We see him and we hear him, but not really. He has been TV's voice of reticence and restraint for well over a decade, but for all his visibility—both on CBS and in his True Value hardware ads—Pat Summerall is something of a mystery. We know John Madden. But Summerall? He's simply a voice, albeit a familiar, economical and soothing one. The guy is on the air 50 weekends a year, broadcasting football, golf and tennis, but who really knows him?

Next week, when he works his 11th Super Bowl on TV, Summerall will mark the end of his 25th year as a CBS sportscaster. Has anyone else who has been on the air that long remained so hidden? Even those who consider themselves his closest friends sometimes scratch their heads and say they haven't been able to figure him out.

"He's the most complex human being I've ever met, in or out of the business," says longtime golf and tennis producer Frank Chirkinian. Says producer Chuck Milton, an old New York pal of Summerall's who has worked hundreds of NFL games with him, "A great guy. But if you find out who the real person is, give me a call."

You will find no stunning revelations on these pages, though here are a few things about Summerall that he has never revealed on the air:

Did you know, for example, that there are two Pat Summeralls? One is reticent, retiring, a good ol' boy who has been married to the same woman for 31 years. His principal home is in the same north Florida town, Lake City, where he grew up as one of the best schoolboy athletes the state has ever known. Confederate blood runs in his veins. His grandmother's name was Augusta Georgia Summerall; his granddaddy Thomas Jefferson Summerall actually fought the Yankees. "This is where I'm comfortable," Pat says of Lake City.

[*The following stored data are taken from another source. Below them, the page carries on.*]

This design comes from an exercise in tuning for small area on the open sky130 flow, not from production work.
RTL that was checked went through simulation tests only; none was proved equivalent to the original.
Function not checked in runs 2 and 3: the RTL went through the layout flow alone.
Power and IR drop assume default switching activity.

==> flow/design.v <==
module qe_filter (
    input  wire       clk,
    input  wire       rst,
    input  wire [3:0] flt,
    input  wire       din,
    output wire       q_next,    
    output reg        q          
);
    reg  [3:0] cnt;
    wire       diff = din ^ q;
    wire       c_ge = (cnt[3] & ~flt[3]) | (~(cnt[3] ^ flt[3]) &
                      ((cnt[2] & ~flt[2]) | (~(cnt[2] ^ flt[2]) &
                      ((cnt[1] & ~flt[1]) | (~(cnt[1] ^ flt[1]) &
                      (cnt[0] | ~flt[0]))))));
    wire       flip = diff & c_ge;
    assign q_next = q ^ flip;
    wire [3:0] cnt_inc = {cnt[3] ^ (cnt[2] & cnt[1] & cnt[0]),
                          cnt[2] ^ (cnt[1] & cnt[0]),
                          cnt[1] ^ cnt[0],
                          ~cnt[0]};
    always @(posedge clk) begin
        if (rst) begin
            q   <= 1'b0;
            cnt <= 4'd0;
        end else begin
            q   <= q_next;
            cnt <= (diff & ~c_ge) ? cnt_inc : 4'd0;
        end
    end
endmodule
module qe_rel (
    input  wire [31:0] x,
    input  wire [31:0] npos,
    output wire [24:0] e,
    output wire        neg,
    output wire        hi0,
    output wire        hi1
);
    wire [12:0] c;
    assign c[0] = 1'b1;
    genvar i;
    generate
        for (i = 0; i < 12; i = i + 1) begin : g_lo
            assign e[i] = x[i] ^ npos[i] ^ c[i];
            assign c[i+1] = (x[i] & npos[i]) | (c[i] & (x[i] | npos[i]));
        end
    endgenerate
    wire [11:0] g = x[11:0] & npos[11:0];
    wire [11:0] p = x[11:0] | npos[11:0];
    wire gg0 = g[3] | (p[3] & (g[2] | (p[2] & (g[1] | (p[1] & g[0])))));
    wire pp0 = p[3] & p[2] & p[1] & p[0];
    wire gg1 = g[7] | (p[7] & (g[6] | (p[6] & (g[5] | (p[5] & g[4])))));
    wire pp1 = p[7] & p[6] & p[5] & p[4];
    wire gg2 = g[11] | (p[11] & (g[10] | (p[10] & (g[9] | (p[9] & g[8])))));
    wire pp2 = p[11] & p[10] & p[9] & p[8];
    wire c12f = gg2 | (pp2 & (gg1 | (pp1 & (gg0 | pp0))));
    wire [25:12] ch;
    assign ch[12] = c12f;
    generate
        for (i = 12; i < 25; i = i + 1) begin : g_hi
            assign e[i] = x[i] ^ npos[i] ^ ch[i];
            assign ch[i+1] = (x[i] & npos[i]) | (ch[i] & (x[i] | npos[i]));
        end
    endgenerate
    wire c25 = ch[25];
    wire [7:0] xa = {x[31], x[31:25]};
    wire [7:0] na = {npos[31], npos[31:25]};
    wire [7:0] d;
    wire [8:0] cd;
    assign cd[0] = 1'b0;
    generate
        for (i = 0; i < 8; i = i + 1) begin : g_d
            assign d[i] = xa[i] ^ na[i] ^ cd[i];
            assign cd[i+1] = (xa[i] & na[i]) | (cd[i] & (xa[i] | na[i]));
        end
    endgenerate
    wire d_ones7 = &d[6:0];
    wire d_zero  = ~|d;
    wire d_ones  = d_ones7 & d[7];
    wire d_fe    = (&d[7:1]) & ~d[0];
    assign neg = d[7] ^ (c25 & d_ones7);
    assign hi0 = c25 ? d_ones : d_zero;
    assign hi1 = c25 ? d_fe : d_ones;
endmodule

The other Pat Summerall is a carouser who stays in big-city hotels most of the year, away from his family, and who often has a cold one in his hand and can drink anyone he's with under the table.

Summerall once said his major weakness in life is that he can't—or won't—call it a night. "The stories are well known," he admits. "There were numerous times when Brookie [his former TV partner and great friend, Tom Brookshier] would say, 'What happened last night?' and together we might be able to piece it together."

Both the homebody and the carouser, by the way, are universally well liked. Summerall may stay up at night for last call, but he'll do it with style and charm and an unsurpassed storytelling ability.

Another paradox: Summerall is a hard guy—and a soft guy.

The only child of a bank janitor, he had a rough childhood. His parents, who were separated, wanted to send him to an orphanage when he was in grade school, but his aunt and uncle Clarice and Floyd Kennon intervened and took him in. They lived a block from the Columbia High School football field, where he would later star. Summerall went on to a 10-year career in the NFL as a two-way end and kicker. He once played a game for the Detroit Lions with a severely fractured right wrist, which eventually cost him his rocket serve on the tennis court.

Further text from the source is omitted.